▶ **Task description**: Take the entries below and print only the lines from the one with "fin_util_pct: 51.7" through the one with "whs_ps: 649", exactly as they stand, both ends included.
━━━━━ Excerpted records ━━━━━
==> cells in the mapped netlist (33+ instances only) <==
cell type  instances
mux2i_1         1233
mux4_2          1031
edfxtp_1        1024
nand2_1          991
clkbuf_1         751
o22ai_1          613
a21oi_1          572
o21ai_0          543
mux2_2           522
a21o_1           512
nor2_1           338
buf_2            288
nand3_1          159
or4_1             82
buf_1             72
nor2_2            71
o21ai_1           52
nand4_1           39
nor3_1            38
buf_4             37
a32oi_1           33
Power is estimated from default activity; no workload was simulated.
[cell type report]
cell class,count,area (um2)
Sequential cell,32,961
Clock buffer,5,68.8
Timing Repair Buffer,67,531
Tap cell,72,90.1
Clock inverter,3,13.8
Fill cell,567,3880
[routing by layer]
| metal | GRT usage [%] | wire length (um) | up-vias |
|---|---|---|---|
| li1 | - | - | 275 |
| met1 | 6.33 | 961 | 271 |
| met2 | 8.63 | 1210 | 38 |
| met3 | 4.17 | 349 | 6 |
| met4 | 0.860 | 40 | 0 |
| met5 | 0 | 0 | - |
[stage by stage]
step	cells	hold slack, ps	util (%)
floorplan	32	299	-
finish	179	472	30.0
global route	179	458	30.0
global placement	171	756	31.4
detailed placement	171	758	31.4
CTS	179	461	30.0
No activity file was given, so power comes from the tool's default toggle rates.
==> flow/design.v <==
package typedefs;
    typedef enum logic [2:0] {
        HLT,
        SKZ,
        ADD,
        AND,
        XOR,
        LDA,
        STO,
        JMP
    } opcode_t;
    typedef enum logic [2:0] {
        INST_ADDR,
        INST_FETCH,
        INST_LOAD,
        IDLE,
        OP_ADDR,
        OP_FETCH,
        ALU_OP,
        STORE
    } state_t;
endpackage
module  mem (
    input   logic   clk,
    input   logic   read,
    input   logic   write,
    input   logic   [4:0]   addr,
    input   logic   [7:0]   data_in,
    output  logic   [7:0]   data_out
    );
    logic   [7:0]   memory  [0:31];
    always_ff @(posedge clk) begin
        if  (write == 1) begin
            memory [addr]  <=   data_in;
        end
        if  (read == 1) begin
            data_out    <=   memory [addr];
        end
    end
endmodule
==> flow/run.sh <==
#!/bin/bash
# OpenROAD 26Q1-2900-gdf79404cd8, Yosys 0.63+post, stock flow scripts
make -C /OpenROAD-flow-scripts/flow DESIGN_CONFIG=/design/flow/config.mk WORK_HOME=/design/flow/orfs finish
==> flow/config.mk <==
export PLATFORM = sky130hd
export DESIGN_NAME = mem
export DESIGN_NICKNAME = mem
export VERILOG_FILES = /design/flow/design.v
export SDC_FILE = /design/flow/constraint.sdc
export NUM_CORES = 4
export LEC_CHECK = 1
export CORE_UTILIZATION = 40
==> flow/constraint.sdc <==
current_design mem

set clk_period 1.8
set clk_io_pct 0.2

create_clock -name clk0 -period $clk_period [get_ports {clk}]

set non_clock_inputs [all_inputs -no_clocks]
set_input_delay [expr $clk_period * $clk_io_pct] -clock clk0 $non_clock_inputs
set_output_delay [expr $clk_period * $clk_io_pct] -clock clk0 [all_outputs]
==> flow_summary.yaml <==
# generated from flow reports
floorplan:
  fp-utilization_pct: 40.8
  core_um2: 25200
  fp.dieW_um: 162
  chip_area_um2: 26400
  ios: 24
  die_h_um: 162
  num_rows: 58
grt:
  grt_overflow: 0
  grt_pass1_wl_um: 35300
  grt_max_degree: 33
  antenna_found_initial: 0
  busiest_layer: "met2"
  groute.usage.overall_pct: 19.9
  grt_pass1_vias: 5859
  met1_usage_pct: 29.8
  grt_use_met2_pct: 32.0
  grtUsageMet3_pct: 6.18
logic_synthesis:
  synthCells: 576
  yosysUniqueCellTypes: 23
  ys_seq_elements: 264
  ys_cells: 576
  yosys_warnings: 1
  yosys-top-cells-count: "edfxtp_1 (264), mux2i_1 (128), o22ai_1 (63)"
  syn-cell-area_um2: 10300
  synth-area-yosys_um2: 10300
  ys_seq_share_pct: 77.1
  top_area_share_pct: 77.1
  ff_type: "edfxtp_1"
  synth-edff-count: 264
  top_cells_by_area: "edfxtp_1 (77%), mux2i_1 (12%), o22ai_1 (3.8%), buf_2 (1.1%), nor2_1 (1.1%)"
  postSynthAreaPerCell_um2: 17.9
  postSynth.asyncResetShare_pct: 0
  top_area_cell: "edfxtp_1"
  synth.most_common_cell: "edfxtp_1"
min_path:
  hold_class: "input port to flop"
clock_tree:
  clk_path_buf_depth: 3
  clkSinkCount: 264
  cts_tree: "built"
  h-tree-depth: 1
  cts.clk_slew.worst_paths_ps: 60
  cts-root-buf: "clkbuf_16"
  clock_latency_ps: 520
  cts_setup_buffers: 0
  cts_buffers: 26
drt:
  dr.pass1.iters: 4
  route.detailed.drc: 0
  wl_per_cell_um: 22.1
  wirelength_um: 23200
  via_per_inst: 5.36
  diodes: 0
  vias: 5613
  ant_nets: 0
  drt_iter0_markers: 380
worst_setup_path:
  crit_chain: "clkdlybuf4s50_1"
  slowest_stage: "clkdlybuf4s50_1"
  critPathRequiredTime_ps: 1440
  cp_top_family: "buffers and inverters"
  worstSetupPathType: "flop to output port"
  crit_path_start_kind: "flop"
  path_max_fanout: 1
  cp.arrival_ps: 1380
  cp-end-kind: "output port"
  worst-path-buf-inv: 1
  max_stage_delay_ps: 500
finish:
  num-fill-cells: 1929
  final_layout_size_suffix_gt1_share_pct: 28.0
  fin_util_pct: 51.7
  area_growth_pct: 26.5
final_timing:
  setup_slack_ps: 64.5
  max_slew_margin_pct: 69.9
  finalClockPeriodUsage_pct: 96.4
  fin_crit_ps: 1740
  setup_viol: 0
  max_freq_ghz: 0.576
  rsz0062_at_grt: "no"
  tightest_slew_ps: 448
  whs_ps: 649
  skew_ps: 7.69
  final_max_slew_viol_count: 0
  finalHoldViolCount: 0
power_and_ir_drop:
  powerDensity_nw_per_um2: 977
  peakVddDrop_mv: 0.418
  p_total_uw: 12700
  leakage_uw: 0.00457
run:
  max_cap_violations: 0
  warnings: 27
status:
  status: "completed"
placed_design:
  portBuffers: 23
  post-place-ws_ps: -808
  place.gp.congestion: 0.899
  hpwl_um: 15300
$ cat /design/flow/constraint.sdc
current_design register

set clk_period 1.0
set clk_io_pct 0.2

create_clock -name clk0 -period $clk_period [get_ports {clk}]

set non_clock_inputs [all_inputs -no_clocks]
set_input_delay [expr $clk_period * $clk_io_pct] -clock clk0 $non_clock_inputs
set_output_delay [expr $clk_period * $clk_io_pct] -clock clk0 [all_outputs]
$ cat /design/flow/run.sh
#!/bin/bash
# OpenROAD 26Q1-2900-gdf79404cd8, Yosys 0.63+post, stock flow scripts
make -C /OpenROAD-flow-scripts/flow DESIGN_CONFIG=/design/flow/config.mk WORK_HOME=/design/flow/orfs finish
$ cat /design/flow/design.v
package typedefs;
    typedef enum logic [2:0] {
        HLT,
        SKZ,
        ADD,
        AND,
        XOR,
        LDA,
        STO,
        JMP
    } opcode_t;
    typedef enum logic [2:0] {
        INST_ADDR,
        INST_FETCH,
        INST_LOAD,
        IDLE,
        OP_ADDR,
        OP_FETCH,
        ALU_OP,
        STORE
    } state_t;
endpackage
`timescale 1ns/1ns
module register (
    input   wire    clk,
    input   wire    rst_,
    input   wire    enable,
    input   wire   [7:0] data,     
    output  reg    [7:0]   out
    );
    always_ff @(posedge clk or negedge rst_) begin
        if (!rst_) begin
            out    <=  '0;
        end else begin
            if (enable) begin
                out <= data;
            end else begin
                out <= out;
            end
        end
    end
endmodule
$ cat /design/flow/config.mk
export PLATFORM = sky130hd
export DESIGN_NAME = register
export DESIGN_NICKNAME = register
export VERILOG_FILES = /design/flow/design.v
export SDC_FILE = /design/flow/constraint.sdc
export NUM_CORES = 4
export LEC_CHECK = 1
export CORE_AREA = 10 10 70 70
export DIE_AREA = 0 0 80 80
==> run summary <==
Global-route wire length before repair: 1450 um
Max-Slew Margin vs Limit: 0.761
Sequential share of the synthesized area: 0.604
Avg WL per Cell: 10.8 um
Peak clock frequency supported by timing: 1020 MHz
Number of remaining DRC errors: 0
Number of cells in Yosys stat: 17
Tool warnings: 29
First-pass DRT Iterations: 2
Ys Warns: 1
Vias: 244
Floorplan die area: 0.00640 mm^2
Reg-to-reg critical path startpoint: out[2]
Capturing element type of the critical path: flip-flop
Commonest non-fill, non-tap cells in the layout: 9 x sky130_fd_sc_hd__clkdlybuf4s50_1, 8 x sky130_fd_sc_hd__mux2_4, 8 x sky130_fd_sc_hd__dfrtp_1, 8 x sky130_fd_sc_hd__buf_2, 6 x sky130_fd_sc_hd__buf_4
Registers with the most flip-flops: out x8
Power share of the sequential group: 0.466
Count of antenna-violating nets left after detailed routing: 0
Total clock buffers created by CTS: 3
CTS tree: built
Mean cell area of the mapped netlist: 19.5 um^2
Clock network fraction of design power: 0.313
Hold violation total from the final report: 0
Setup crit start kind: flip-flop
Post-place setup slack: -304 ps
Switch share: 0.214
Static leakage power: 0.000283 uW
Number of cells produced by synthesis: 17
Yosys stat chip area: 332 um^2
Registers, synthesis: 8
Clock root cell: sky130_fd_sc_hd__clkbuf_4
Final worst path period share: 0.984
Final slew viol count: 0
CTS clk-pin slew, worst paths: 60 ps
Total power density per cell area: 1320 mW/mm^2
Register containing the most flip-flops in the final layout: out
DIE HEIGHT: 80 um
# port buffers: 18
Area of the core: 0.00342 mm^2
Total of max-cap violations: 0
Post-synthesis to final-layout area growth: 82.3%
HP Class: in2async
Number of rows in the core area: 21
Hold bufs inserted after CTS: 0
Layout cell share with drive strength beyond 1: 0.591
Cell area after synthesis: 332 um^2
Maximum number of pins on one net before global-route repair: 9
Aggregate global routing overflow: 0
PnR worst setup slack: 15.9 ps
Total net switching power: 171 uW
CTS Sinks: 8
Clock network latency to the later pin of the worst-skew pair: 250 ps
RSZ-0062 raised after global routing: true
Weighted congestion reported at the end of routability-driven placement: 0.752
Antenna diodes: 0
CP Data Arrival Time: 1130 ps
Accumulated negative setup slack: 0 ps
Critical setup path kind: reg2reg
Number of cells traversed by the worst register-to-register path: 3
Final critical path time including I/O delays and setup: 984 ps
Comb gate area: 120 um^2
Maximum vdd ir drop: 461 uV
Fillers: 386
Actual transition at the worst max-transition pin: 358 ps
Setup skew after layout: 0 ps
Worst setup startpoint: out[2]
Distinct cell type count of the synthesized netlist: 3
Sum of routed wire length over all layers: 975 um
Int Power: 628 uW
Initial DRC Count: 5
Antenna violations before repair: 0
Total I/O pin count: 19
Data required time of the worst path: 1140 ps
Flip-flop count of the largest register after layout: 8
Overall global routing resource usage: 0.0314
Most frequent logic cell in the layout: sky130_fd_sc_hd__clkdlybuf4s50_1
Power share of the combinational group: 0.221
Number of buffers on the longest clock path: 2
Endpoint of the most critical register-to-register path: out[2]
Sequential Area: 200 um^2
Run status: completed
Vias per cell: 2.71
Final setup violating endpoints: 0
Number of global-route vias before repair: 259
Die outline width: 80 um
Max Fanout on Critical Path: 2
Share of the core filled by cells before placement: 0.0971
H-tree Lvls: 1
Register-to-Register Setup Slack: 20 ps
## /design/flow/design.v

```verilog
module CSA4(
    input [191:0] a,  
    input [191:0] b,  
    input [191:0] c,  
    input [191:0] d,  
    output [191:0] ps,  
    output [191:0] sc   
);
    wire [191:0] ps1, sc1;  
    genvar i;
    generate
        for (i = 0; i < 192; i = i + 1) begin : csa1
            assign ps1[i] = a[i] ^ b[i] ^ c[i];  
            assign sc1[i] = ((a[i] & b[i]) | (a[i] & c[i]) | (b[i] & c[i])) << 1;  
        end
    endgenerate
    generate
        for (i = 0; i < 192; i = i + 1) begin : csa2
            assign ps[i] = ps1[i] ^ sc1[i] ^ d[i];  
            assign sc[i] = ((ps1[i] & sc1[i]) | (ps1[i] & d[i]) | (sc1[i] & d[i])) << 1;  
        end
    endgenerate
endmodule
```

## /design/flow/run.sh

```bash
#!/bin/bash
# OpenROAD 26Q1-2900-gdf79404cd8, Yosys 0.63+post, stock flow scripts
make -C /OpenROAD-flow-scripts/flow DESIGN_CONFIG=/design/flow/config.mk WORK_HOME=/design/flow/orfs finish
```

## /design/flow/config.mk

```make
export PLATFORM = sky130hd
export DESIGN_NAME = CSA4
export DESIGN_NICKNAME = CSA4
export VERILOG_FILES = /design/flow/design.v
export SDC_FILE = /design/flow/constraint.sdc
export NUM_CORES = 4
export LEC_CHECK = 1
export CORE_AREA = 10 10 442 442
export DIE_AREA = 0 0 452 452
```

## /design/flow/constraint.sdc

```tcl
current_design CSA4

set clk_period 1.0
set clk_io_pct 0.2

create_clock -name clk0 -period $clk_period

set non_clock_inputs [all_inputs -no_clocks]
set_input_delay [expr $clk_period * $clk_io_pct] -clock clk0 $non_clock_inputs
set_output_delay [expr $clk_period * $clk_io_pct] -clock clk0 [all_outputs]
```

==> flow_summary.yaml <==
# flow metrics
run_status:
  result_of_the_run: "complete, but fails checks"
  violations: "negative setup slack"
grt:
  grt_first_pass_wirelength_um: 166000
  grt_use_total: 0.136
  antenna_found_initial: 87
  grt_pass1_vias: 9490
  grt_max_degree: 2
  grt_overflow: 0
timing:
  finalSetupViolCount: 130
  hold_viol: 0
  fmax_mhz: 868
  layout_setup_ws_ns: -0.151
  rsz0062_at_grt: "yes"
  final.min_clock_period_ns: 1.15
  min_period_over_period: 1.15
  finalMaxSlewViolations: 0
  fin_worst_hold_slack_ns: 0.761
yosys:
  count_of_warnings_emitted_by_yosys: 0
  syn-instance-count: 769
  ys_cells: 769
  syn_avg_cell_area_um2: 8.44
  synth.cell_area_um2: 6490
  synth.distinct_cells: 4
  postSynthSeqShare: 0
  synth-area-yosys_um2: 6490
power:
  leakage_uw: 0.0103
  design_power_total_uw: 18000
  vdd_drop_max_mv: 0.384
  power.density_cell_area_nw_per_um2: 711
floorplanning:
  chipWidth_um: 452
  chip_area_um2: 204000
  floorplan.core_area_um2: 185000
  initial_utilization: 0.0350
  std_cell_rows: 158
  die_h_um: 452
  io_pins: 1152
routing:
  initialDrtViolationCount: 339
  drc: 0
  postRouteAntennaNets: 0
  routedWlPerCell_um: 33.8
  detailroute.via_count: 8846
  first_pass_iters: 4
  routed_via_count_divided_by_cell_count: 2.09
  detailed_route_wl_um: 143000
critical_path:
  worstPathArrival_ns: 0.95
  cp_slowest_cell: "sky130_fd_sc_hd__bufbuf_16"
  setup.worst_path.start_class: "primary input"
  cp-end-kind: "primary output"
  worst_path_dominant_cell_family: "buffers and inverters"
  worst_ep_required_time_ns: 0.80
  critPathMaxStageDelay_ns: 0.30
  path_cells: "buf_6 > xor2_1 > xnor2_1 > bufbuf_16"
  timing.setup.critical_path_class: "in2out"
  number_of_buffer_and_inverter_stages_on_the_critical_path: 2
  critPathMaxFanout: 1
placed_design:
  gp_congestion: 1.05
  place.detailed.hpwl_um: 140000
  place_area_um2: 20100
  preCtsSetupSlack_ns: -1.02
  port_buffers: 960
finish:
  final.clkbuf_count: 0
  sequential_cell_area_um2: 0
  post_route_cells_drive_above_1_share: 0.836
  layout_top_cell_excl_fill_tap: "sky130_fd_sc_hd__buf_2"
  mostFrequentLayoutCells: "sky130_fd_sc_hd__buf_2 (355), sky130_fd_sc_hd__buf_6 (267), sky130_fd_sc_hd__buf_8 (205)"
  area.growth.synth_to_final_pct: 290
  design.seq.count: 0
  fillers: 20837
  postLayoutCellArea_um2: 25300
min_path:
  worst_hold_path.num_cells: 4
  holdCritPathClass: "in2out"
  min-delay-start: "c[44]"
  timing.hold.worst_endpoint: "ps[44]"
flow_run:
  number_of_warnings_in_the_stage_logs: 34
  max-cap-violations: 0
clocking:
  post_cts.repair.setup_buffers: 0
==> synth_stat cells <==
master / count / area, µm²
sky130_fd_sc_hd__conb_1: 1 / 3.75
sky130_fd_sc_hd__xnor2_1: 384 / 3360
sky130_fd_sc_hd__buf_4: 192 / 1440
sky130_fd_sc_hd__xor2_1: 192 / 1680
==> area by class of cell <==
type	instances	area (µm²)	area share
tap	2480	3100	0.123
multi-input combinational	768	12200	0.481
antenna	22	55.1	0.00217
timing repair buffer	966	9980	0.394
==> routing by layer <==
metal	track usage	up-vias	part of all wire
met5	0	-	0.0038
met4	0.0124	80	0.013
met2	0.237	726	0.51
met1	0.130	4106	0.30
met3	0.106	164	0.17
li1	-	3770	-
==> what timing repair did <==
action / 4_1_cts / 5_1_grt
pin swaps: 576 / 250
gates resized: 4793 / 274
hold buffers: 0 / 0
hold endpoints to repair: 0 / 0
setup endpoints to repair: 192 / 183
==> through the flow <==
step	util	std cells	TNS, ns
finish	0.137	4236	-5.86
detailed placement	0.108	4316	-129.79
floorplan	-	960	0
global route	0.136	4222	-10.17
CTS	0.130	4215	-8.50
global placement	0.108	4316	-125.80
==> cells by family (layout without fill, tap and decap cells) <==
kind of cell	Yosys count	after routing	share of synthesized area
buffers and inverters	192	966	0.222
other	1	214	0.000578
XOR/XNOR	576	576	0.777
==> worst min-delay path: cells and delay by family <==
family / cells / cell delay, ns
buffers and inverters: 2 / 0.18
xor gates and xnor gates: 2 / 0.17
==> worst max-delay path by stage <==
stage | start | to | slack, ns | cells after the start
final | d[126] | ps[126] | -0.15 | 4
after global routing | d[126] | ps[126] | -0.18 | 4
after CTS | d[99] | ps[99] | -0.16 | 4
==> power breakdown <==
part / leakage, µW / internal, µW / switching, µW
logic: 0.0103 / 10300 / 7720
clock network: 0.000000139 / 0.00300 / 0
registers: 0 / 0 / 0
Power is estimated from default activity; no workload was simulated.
━━━━━
▶ **Answer box**:
  fin_util_pct: 51.7
  area_growth_pct: 26.5
final_timing:
  setup_slack_ps: 64.5
  max_slew_margin_pct: 69.9
  finalClockPeriodUsage_pct: 96.4
  fin_crit_ps: 1740
  setup_viol: 0
  max_freq_ghz: 0.576
  rsz0062_at_grt: "no"
  tightest_slew_ps: 448
  whs_ps: 649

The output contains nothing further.